Only the lines with "protected" in the entries below belong in the answer; please copy them.

(Stored items)

##############################

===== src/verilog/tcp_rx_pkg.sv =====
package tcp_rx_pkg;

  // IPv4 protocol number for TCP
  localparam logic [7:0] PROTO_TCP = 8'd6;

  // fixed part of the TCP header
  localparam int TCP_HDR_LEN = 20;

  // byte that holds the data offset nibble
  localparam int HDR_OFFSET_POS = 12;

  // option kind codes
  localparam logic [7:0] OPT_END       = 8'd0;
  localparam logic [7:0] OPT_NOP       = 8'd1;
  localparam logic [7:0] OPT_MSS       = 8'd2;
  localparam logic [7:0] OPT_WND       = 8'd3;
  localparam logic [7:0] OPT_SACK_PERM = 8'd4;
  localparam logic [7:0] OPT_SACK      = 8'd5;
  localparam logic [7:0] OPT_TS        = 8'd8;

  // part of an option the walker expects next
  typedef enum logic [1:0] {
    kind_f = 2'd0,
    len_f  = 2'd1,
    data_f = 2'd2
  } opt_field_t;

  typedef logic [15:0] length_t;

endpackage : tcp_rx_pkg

##############################

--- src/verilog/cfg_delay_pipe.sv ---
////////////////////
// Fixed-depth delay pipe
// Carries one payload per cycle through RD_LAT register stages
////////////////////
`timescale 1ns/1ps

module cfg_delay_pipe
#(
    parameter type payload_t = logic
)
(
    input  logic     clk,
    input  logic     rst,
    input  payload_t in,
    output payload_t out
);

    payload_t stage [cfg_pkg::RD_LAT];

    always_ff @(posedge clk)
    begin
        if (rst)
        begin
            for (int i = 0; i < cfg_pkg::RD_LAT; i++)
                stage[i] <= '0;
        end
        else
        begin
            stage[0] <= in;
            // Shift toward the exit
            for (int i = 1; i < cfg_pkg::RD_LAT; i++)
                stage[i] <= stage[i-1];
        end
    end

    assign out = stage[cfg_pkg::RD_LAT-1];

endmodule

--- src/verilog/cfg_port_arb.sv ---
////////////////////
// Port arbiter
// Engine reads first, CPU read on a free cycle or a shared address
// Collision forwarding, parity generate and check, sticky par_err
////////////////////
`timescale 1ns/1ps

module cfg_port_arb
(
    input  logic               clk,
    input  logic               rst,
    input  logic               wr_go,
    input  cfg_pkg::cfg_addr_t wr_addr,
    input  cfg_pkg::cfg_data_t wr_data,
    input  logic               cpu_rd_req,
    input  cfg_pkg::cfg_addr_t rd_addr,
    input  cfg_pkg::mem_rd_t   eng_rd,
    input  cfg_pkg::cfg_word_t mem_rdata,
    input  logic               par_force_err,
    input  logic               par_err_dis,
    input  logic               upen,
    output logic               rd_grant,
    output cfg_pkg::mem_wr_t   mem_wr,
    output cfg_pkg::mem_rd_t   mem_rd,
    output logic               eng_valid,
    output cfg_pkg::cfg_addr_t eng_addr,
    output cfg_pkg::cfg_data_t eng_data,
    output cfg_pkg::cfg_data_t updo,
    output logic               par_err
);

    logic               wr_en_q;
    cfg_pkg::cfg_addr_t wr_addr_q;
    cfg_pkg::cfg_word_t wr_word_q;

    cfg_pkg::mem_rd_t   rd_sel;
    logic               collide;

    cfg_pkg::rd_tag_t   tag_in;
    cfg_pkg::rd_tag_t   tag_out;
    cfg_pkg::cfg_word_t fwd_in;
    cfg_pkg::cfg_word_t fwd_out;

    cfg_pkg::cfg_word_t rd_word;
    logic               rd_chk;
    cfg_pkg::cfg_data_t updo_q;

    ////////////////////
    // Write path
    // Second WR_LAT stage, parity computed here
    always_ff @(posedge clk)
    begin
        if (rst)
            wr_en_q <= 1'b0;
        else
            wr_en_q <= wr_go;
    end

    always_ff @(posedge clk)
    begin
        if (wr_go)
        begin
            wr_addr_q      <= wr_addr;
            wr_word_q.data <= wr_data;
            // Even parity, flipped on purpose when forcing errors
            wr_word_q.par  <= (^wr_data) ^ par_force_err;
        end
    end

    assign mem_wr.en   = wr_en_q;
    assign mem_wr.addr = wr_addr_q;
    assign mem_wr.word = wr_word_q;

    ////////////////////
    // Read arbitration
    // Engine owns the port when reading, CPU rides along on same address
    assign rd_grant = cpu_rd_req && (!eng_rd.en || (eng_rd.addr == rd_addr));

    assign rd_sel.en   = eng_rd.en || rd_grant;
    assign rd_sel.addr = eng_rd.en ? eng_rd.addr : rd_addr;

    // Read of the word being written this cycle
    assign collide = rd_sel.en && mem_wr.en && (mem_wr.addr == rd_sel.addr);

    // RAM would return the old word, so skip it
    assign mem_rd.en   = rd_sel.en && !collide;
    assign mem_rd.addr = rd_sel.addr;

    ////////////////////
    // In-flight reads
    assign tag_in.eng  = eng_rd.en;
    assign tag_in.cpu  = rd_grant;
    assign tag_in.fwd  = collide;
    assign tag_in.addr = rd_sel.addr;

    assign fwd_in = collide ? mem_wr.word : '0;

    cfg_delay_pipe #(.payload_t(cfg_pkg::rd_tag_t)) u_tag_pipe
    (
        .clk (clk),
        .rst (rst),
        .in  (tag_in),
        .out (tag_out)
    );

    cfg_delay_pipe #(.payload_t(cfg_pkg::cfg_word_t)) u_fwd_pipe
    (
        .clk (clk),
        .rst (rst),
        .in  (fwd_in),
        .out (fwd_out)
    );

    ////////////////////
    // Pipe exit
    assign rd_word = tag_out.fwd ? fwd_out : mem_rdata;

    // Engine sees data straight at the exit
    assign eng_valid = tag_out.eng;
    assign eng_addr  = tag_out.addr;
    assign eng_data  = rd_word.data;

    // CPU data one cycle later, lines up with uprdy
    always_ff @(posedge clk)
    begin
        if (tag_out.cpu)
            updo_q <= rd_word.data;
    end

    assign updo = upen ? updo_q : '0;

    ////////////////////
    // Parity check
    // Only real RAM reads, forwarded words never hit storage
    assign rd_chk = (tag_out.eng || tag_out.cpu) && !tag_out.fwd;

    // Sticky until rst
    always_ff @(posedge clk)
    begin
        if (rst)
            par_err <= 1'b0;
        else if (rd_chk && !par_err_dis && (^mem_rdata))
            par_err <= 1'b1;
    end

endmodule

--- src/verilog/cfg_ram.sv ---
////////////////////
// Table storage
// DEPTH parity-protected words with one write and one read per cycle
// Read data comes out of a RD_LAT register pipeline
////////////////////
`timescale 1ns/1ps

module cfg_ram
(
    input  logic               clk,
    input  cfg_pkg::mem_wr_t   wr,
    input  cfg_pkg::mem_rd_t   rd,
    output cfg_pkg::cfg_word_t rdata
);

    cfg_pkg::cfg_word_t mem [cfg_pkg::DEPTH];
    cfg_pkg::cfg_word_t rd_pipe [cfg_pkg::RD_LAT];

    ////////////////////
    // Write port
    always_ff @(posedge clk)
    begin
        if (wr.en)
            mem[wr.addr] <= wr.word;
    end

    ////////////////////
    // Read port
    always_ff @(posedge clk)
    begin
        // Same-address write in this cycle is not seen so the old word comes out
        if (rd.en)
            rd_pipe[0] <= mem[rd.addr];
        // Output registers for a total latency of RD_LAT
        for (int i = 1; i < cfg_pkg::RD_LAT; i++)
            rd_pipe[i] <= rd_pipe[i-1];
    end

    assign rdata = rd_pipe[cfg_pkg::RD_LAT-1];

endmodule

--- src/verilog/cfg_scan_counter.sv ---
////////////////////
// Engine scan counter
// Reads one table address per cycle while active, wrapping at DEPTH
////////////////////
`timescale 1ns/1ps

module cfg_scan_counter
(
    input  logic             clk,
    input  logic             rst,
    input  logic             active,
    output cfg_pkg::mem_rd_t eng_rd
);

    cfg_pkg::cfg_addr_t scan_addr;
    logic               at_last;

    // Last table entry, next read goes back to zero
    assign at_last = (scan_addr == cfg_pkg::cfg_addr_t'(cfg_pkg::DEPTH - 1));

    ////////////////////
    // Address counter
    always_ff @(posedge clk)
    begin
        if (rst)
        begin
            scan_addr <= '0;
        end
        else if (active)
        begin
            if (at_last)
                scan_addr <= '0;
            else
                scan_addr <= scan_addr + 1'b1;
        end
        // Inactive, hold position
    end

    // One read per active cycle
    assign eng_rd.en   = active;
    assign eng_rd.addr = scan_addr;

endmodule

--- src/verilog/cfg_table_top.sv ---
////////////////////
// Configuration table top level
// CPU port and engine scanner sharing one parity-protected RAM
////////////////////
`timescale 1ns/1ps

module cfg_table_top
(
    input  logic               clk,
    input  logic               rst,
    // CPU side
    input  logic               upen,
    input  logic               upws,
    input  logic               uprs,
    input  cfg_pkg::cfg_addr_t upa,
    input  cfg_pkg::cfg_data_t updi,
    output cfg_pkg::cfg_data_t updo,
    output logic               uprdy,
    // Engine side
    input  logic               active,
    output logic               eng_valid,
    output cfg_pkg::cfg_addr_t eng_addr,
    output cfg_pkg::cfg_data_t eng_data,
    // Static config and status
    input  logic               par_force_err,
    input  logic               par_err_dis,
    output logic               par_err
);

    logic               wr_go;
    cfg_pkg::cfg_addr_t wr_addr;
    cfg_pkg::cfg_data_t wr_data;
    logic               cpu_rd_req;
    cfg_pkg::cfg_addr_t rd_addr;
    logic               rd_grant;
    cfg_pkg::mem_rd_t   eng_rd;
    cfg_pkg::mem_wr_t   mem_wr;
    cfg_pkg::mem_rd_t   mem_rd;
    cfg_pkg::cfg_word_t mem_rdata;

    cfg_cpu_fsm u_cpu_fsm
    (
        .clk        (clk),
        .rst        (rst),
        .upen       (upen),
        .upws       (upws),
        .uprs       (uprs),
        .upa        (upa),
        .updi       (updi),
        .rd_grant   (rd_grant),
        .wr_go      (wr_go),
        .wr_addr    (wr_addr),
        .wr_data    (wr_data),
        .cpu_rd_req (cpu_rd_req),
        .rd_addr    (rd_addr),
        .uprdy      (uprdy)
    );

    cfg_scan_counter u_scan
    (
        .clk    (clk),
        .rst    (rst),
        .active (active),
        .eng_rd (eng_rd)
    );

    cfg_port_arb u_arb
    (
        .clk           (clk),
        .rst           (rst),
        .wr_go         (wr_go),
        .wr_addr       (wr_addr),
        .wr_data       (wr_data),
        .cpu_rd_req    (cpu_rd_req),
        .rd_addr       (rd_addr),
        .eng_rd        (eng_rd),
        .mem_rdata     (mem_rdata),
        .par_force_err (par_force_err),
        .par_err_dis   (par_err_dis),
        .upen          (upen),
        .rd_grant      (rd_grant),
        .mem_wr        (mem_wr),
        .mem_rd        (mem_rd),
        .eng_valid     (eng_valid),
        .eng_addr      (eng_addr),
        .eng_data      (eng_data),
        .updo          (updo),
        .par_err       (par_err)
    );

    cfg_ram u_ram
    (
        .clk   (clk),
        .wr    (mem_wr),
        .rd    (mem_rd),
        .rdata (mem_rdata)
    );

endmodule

##############################

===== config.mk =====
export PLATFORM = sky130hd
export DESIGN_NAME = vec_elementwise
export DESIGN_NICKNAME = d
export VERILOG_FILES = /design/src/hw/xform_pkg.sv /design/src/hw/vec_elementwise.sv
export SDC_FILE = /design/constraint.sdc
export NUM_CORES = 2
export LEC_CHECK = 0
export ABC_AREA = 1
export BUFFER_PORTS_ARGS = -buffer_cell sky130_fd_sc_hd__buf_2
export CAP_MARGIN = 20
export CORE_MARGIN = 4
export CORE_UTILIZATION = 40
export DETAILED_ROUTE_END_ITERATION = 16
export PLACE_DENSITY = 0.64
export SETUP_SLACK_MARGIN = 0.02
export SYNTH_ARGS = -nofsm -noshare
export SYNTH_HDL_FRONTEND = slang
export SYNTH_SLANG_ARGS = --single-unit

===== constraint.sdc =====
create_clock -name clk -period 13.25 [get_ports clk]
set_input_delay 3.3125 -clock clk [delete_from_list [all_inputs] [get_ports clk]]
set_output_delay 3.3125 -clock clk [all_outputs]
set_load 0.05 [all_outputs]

##############################

_SOLUTION TO THIS EXERCISE_:
// DEPTH parity-protected words with one write and one read per cycle
// CPU port and engine scanner sharing one parity-protected RAM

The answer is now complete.